4.3
November 28, 2015

We Are Petrified of Genuine Love.

There are many levels of love and each contains different layers.

I have come to believe that if we are operating the way we were built to operate, there is a level of love we should feel for almost everyone we meet.

I’m not saying we should fall head over heels in hopeless love, surrendering our whole selves to every soul on the street. But I am saying that if we are living in a state of openness and acceptance of both ourselves and others, functioning from a lens of compassion and connection, then we will likely experience a type of love birthed from compassion, empathy, and kindness, for almost everyone we meet.

Believe it or not, that’s a good thing.

The thing is we are scared of love. Petrified.

In fact, not only are we afraid of love as a feeling, we are also afraid of love as a word.

We are scared of everything that word represents. We are afraid of vulnerability, of openness, of allowing others into ourselves and of diving into others.

Why?

Because it costs us something to love that way. To live that way.

Investing in other people in a genuine way costs us small pieces of ourselves. It requires something of us on a deeper level and most of the time, that is not a place people are comfortable living.

Relationships—genuine relationships—beg us to crack our hearts open, even if it’s just a little bit.

We are so desperate to connect with one another and to crawl out from behind the walls of isolation we’ve built through various things; yet when faced with the opportunity, we hide from it. We keep each other at arms length most of the time.

And, even in those relationships where we’ve reached a level beyond the surface, there’s a blockage we often hit because we only allow each other so deep.

If we’re being honest, most of us aren’t even that good at tuning into our own hearts, much less anyone else’s.

We tell ourselves a myriad of excuses for why we live this way, and while many of them are valid, they aren’t that convincing to me.

“I’m busy. I’m tired. I don’t have time. I’ve got too much of my own stuff going on. We don’t know each other well enough. They don’t care anyway.”

We use these excuses—among others—to keep a safe distance between ourselves and everyone else. It works. Emotionally, it does seem safer to just worry about your own circle and not get too involved in anyone else’s.

But is that really the safe route?

Sure, it stops us from being hurt by others.

But does it really?

Do we not often feel hurt by someone else’s lack of investment in us, yet forget that we never actually invested in them either?

Do we not feel lonely and alone, yet neglect to reach out from behind the walls of protection we’ve built?

It seems to me that we are desperate for each other. Craving intimacy with other souls existing near us, yet we are so afraid of feeling anything that we don’t even give ourselves the chance.

In my opinion, the only way to truly connect with anyone is to open yourself up to the possibility. We have to first open our minds and allow ourselves to be vulnerable and exposed long enough to invite someone else to come along and enter into that space with us. If not, we will just continue playing emotional bumper cars with each other and never actually get anywhere.
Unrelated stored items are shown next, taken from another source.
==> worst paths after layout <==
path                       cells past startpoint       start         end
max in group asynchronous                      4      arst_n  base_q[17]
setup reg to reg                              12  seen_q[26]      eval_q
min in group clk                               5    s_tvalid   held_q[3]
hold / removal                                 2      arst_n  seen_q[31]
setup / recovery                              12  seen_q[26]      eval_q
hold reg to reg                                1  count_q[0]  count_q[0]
<file path="config.mk">
export PLATFORM = sky130hd
export DESIGN_NAME = spfq_ctrl
export DESIGN_NICKNAME = d
export VERILOG_FILES = /design/src/design/spfq_pkg.sv /design/src/design/spfq_ctrl.sv
export SDC_FILE = /design/constraint.sdc
export NUM_CORES = 1
export LEC_CHECK = 0
export ABC_AREA = 1
export BUFFER_PORTS_ARGS = -buffer_cell sky130_fd_sc_hd__buf_4
export CORE_AREA = 5 5 42 44
export DETAILED_ROUTE_END_ITERATION = 6
export DIE_AREA = 0 0 47 49
export HOLD_SLACK_MARGIN = 0.12
export SYNTH_ARGS = -nofsm -noshare
export SYNTH_HDL_FRONTEND = slang
export SYNTH_SLANG_ARGS = --single-unit
</file>
<file path="constraint.sdc">
create_clock -name clk -period 1 [get_ports clk]
set_input_delay 0.1 -clock clk [delete_from_list [all_inputs] [get_ports clk]]
set_output_delay 0.1 -clock clk [all_outputs]
set_load 0.005 [all_outputs]
</file>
We’ve become so accustomed to operating in our own bubbles, keeping everyone else on the periphery, that when we do encounter someone who has the capacity to slip inside our borders just a bit, we often shut it down. We question their authenticity. We are skeptical of their motives. And we allow our own insecurities, fears, and past hurts to overpower the potential for a genuine connection of any kind.

That’s such a cheerless way to live.

We’ve lost it. Trying to develop bona-fide relationships and even truly trying to get to know someone now comes across as something too intense. We label those people crazy. Needy. Desperate. Weird. And we distance ourselves from them.
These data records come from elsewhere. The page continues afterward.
$ cat src/hdl/plug_detect_auth_sequencer_macros.svh
// assertion macros for the plug detect sequencer
`ifndef PLUG_DETECT_AUTH_SEQUENCER_MACROS_SVH
`define PLUG_DETECT_AUTH_SEQUENCER_MACROS_SVH

// same-cycle implication, sampled on clk, off during reset
`define PDAS_ASSERT_IMPLY(label, ante, cons, msg) \
    label: assert property (@(posedge clk) disable iff (!rst_n) (ante) |-> (cons)) \
        else $error(msg);

// next-cycle implication, sampled on clk, off during reset
`define PDAS_ASSERT_NEXT(label, ante, cons, msg) \
    label: assert property (@(posedge clk) disable iff (!rst_n) (ante) |=> (cons)) \
        else $error(msg);

`endif

$ cat src/hdl/pdas_pkg.sv
// shared types and codes for the plug detect sequencer
`default_nettype none

package pdas_pkg;

    localparam int CFG_INDEX_W = 3;

    localparam logic [CFG_INDEX_W-1:0] REG_INSERT_DEBOUNCE = 3'd0;
    localparam logic [CFG_INDEX_W-1:0] REG_REMOVE_DEBOUNCE = 3'd1;
    localparam logic [CFG_INDEX_W-1:0] REG_VERIFY_DELAY    = 3'd2;
    localparam logic [CFG_INDEX_W-1:0] REG_EXPECTED_MAJOR  = 3'd3;
    localparam logic [CFG_INDEX_W-1:0] REG_KNOWN_TYPES     = 3'd4;

    localparam logic [7:0] RST_INSERT_DEBOUNCE = 8'd5;
    localparam logic [7:0] RST_REMOVE_DEBOUNCE = 8'd5;
    localparam logic [7:0] RST_VERIFY_DELAY    = 8'd10;
    localparam logic [7:0] RST_EXPECTED_MAJOR  = 8'h6B;
    localparam logic [7:0] RST_KNOWN_TYPES     = 8'd12;

    localparam logic [1:0] ALARM_NONE          = 2'd0;
    localparam logic [1:0] ALARM_RUN_UNPLUG    = 2'd1;
    localparam logic [1:0] ALARM_VERIFY_FAIL   = 2'd2;
    localparam logic [1:0] ALARM_INFO_FAIL     = 2'd3;

    localparam logic [1:0] SCREEN_NONE         = 2'd0;
    localparam logic [1:0] SCREEN_ONLINE       = 2'd1;
    localparam logic [1:0] SCREEN_OFFLINE      = 2'd2;

    typedef struct packed {
        logic [7:0] insert_debounce_ticks;
        logic [7:0] remove_debounce_ticks;
        logic [7:0] verify_delay_ticks;
        logic [7:0] expected_major_id;
        logic [7:0] known_type_count;
    } cfg_t;

    typedef struct packed {
        logic       plugged;
        logic       verify_ok;
        logic       info_read_ok;
        logic [7:0] id_major;
        logic [7:0] id_minor;
        logic       motor_running;
    } item_t;

    typedef struct packed {
        logic [2:0] stage;
        logic       online;
        logic       chip_recognized;
        logic       short_recognized;
        logic [7:0] model_index;
        logic [1:0] alarm_code;
        logic       motor_stop;
        logic [1:0] screen_event;
    } result_t;

endpackage

`default_nettype wire

$ cat src/hdl/plug_detect_auth_sequencer.sv
// plug detect and authentication sequencer top level
// result: each item is held in the input register, then its result in the result register
// throughput: one item per cycle while result_stall is low, set by the combinational stage and counter update
// reset: stage idle, counters, flags and model cleared, config back to defaults
// reset: both pipeline registers empty, no clearing pass
`default_nettype none
`include "plug_detect_auth_sequencer_macros.svh"

module plug_detect_auth_sequencer
#(
    parameter int COUNTER_WIDTH = 8
)
(
    input  wire logic                             clk,
    input  wire logic                             rst_n,
    input  wire logic                             item_valid,
    output logic                                  item_stall,
    input  wire pdas_pkg::item_t                  item,
    output logic                                  result_valid,
    input  wire logic                             result_stall,
    output pdas_pkg::result_t                     result,
    input  wire logic                             cfg_valid,
    output logic                                  cfg_ready,
    input  wire logic [pdas_pkg::CFG_INDEX_W-1:0] cfg_index,
    input  wire logic [7:0]                       cfg_data
);

    localparam int CMP_W = (COUNTER_WIDTH > 8) ? COUNTER_WIDTH : 8;
    localparam logic [CMP_W-1:0] CNT_MAX = CMP_W'((1 << COUNTER_WIDTH) - 1);
    localparam logic [COUNTER_WIDTH-1:0] CNT_ONE = COUNTER_WIDTH'(1);

    typedef enum logic [2:0] {
        ST_IDLE    = 3'd0,
        ST_DEB_IN  = 3'd1,
        ST_WAIT    = 3'd2,
        ST_VERIFY  = 3'd3,
        ST_INFO    = 3'd4,
        ST_ONLINE  = 3'd5,
        ST_DEB_OUT = 3'd6,
        ST_FAIL    = 3'd7
    } stage_t;

    pdas_pkg::cfg_t cfg;

    pdas_cfg u_cfg
    (
        .clk       (clk),
        .rst_n     (rst_n),
        .cfg_write (cfg_valid & cfg_ready),
        .cfg_index (cfg_index),
        .cfg_data  (cfg_data),
        .cfg       (cfg)
    );

    assign cfg_ready = 1'b1;

    logic                     item_valid_reg;
    pdas_pkg::item_t          item_reg;
    logic                     result_valid_reg;
    pdas_pkg::result_t        result_reg;

    stage_t                   stage_reg, stage_next;
    logic [COUNTER_WIDTH-1:0] insert_count_reg, insert_count_next;
    logic [COUNTER_WIDTH-1:0] remove_count_reg, remove_count_next;
    logic [COUNTER_WIDTH-1:0] delay_count_reg, delay_count_next;
    logic [7:0]               model_reg, model_next;
    logic                     online_reg, online_next;
    logic                     chip_reg, chip_next;
    logic                     short_reg, short_next;
    logic [1:0]               alarm;
    logic                     motor_stop;
    logic [1:0]               screen;

    logic                     advance;
    logic [CMP_W-1:0]         lim_insert, lim_remove, lim_delay;
    logic [CMP_W-1:0]         thr_insert, thr_remove, thr_delay;
    logic [COUNTER_WIDTH-1:0] insert_eff, remove_eff;
    logic                     insert_pass, remove_pass, delay_pass;
    logic                     id_ok;

    assign advance    = item_valid_reg & (~result_valid_reg | ~result_stall);
    assign item_stall = item_valid_reg & ~advance;

    // clamp thresholds to what the counters can hold
    assign thr_insert = CMP_W'(cfg.insert_debounce_ticks);
    assign thr_remove = CMP_W'(cfg.remove_debounce_ticks);
    assign thr_delay  = CMP_W'(cfg.verify_delay_ticks);
    assign lim_insert = (thr_insert > CNT_MAX) ? CNT_MAX : thr_insert;
    assign lim_remove = (thr_remove > CNT_MAX) ? CNT_MAX : thr_remove;
    assign lim_delay  = (thr_delay > CNT_MAX) ? CNT_MAX : thr_delay;

    assign insert_eff  = (stage_reg == ST_IDLE) ? '0 : insert_count_reg;
    assign remove_eff  = (stage_reg == ST_DEB_OUT) ? remove_count_reg : '0;
    assign insert_pass = ~(CMP_W'(insert_eff) < lim_insert);
    assign remove_pass = ~(CMP_W'(remove_eff) < lim_remove);
    assign delay_pass  = ~(CMP_W'(delay_count_reg) < lim_delay);

    assign id_ok = item_reg.info_read_ok
                 & (item_reg.id_major == cfg.expected_major_id)
                 & (item_reg.id_minor != 8'd0)
                 & (item_reg.id_minor <= cfg.known_type_count);

    always_comb
    begin
        stage_next        = stage_reg;
        insert_count_next = insert_count_reg;
        remove_count_next = remove_count_reg;
        delay_count_next  = delay_count_reg;
        model_next        = model_reg;
        online_next       = online_reg;
        chip_next         = chip_reg;
        short_next        = short_reg;
        alarm             = pdas_pkg::ALARM_NONE;
        motor_stop        = 1'b0;
        screen            = pdas_pkg::SCREEN_NONE;

        if (!item_reg.plugged)
        begin
            insert_count_next = '0;
            delay_count_next  = '0;
            if (stage_reg == ST_ONLINE || stage_reg == ST_DEB_OUT || stage_reg == ST_FAIL)
            begin
                if (!remove_pass)
                begin
                    remove_count_next = remove_eff + CNT_ONE;
                    stage_next        = ST_DEB_OUT;
                end
                else
                begin
                    remove_count_next = '0;
                    stage_next        = ST_IDLE;
                    online_next       = 1'b0;
                    chip_next         = 1'b0;
                    short_next        = 1'b0;
                    model_next        = '0;
                    screen            = pdas_pkg::SCREEN_OFFLINE;
                    if (item_reg.motor_running)
                    begin
                        alarm      = pdas_pkg::ALARM_RUN_UNPLUG;
                        motor_stop = 1'b1;
                    end
                end
            end
            else
            begin
                remove_count_next = '0;
                stage_next        = ST_IDLE;
                online_next       = 1'b0;
                chip_next         = 1'b0;
                short_next        = 1'b0;
            end
        end
        else
        begin
            case (stage_reg)
                ST_IDLE, ST_DEB_IN:
                begin
                    if (stage_reg == ST_IDLE)
                    begin
                        remove_count_next = '0;
                        delay_count_next  = '0;
                    end
                    if (!insert_pass)
                    begin
                        insert_count_next = insert_eff + CNT_ONE;
                        stage_next        = ST_DEB_IN;
                    end
                    else
                    begin
                        insert_count_next = '0;
                        delay_count_next  = '0;
                        stage_next        = ST_WAIT;
                        short_next        = 1'b1;
                    end
                end
                ST_WAIT:
                begin
                    if (!delay_pass)
                    begin
                        delay_count_next = delay_count_reg + CNT_ONE;
                    end
                    else
                    begin
                        delay_count_next = '0;
                        // verify and info read resolve within this transfer
                        if (!item_reg.verify_ok)
                        begin
                            alarm      = pdas_pkg::ALARM_VERIFY_FAIL;
                            stage_next = ST_FAIL;
                        end
                        else if (!id_ok)
                        begin
                            alarm      = pdas_pkg::ALARM_INFO_FAIL;
                            stage_next = ST_FAIL;
                        end
                        else
                        begin
                            model_next  = item_reg.id_minor;
                            online_next = 1'b1;
                            chip_next   = 1'b1;
                            short_next  = 1'b1;
                            screen      = pdas_pkg::SCREEN_ONLINE;
                            stage_next  = ST_ONLINE;
                        end
                    end
                end
                default:
                begin
                end
            endcase
        end
    end

    always_ff @(posedge clk or negedge rst_n)
    begin
        if (!rst_n)
        begin
            item_valid_reg   <= 1'b0;
            item_reg         <= '0;
            result_valid_reg <= 1'b0;
            result_reg       <= '0;
            stage_reg        <= ST_IDLE;
            insert_count_reg <= '0;
            remove_count_reg <= '0;
            delay_count_reg  <= '0;
            model_reg        <= '0;
            online_reg       <= 1'b0;
            chip_reg         <= 1'b0;
            short_reg        <= 1'b0;
        end
        else
        begin
            if (item_valid && !item_stall)
            begin
                item_reg <= item;
            end
            if (!item_stall)
            begin
                item_valid_reg <= item_valid;
            end
            if (advance)
            begin
                result_valid_reg            <= 1'b1;
                result_reg.stage            <= stage_next;
                result_reg.online           <= online_next;
                result_reg.chip_recognized  <= chip_next;
                result_reg.short_recognized <= short_next;
                result_reg.model_index      <= model_next;
                result_reg.alarm_code       <= alarm;
                result_reg.motor_stop       <= motor_stop;
                result_reg.screen_event     <= screen;
                stage_reg                   <= stage_next;
                insert_count_reg            <= insert_count_next;
                remove_count_reg            <= remove_count_next;
                delay_count_reg             <= delay_count_next;
                model_reg                   <= model_next;
                online_reg                  <= online_next;
                chip_reg                    <= chip_next;
                short_reg                   <= short_next;
            end
            else if (!result_stall)
            begin
                result_valid_reg <= 1'b0;
            end
        end
    end

    assign result_valid = result_valid_reg;
    assign result       = result_reg;

    `PDAS_ASSERT_IMPLY(a_stop_is_unplug, result_valid && result.motor_stop, result.alarm_code == pdas_pkg::ALARM_RUN_UNPLUG && result.screen_event == pdas_pkg::SCREEN_OFFLINE, "motor stop without running unplug")
    `PDAS_ASSERT_IMPLY(a_online_stage, result_valid && result.online, result.stage == ST_ONLINE || result.stage == ST_DEB_OUT, "online flag outside online stages")
    `PDAS_ASSERT_IMPLY(a_no_transient, result_valid, result.stage != ST_VERIFY && result.stage != ST_INFO, "transient stage reported")
    `PDAS_ASSERT_NEXT(a_advance_result, advance, result_valid, "advanced item produced no result")

endmodule

`default_nettype wire

$ cat src/hdl/pdas_cfg.sv
// configuration register file for the plug detect sequencer
`default_nettype none

module pdas_cfg
(
    input  wire logic                             clk,
    input  wire logic                             rst_n,
    input  wire logic                             cfg_write,
    input  wire logic [pdas_pkg::CFG_INDEX_W-1:0] cfg_index,
    input  wire logic [7:0]                       cfg_data,
    output pdas_pkg::cfg_t                        cfg
);

    pdas_pkg::cfg_t cfg_reg;

    always_ff @(posedge clk or negedge rst_n)
    begin
        if (!rst_n)
        begin
            cfg_reg.insert_debounce_ticks <= pdas_pkg::RST_INSERT_DEBOUNCE;
            cfg_reg.remove_debounce_ticks <= pdas_pkg::RST_REMOVE_DEBOUNCE;
            cfg_reg.verify_delay_ticks    <= pdas_pkg::RST_VERIFY_DELAY;
            cfg_reg.expected_major_id     <= pdas_pkg::RST_EXPECTED_MAJOR;
            cfg_reg.known_type_count      <= pdas_pkg::RST_KNOWN_TYPES;
        end
        else if (cfg_write)
        begin
            case (cfg_index)
                pdas_pkg::REG_INSERT_DEBOUNCE: cfg_reg.insert_debounce_ticks <= cfg_data;
                pdas_pkg::REG_REMOVE_DEBOUNCE: cfg_reg.remove_debounce_ticks <= cfg_data;
                pdas_pkg::REG_VERIFY_DELAY:    cfg_reg.verify_delay_ticks    <= cfg_data;
                pdas_pkg::REG_EXPECTED_MAJOR:  cfg_reg.expected_major_id     <= cfg_data;
                pdas_pkg::REG_KNOWN_TYPES:     cfg_reg.known_type_count      <= cfg_data;
                default:                       ;
            endcase
        end
    end

    assign cfg = cfg_reg;

endmodule

`default_nettype wire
Particularly in the dating scene this theme exists. People mistake kindness for desire. I was recently told, “I think you’re in marriage mode and you just need to be in date mode.” While it’s true that my brain is more wired for long term commitment, I was simply trying to get to know the person. But people are so uncomfortable with below the surface communication that it apparently makes them feel like you want to marry them rather than get to know them.

I’ve also had genuine friendships with people in which it’s clear there’s a level of mutual love for each other; yet, when even the thought of the “L” word presents itself, it’s shut down in a New York minute.

We think that saying we love someone means something it isn’t allowed to mean. That if we give a genuine piece of ourselves, maybe we won’t ever get it back.

But isn’t that the point of relationships? To give and receive levels of affection we simply cannot create alone?

Operating from that principle, we don’t lose anything by giving of ourselves. In fact, we have everything to gain. Yet living in this protective bubble of fear and resistance, we are creating the exact thing we dread: We are creating a world of solitude and disconnection where we watch each other from behind our glass walls but never really reach each other.

The fact is that loving others brings to the surface our own mortality. It reminds us that we could lose things. That we aren’t invincible and that our hearts really do beat and bleed. That’s painful.

Regardless of what level your heart operates in connection to certain people, we have to stop being afraid of love. In order to not fear love, we have to first not fear our own hearts. We have to first learn to trust ourselves and crack the window to our own souls before it will ever feel safe to let someone else in.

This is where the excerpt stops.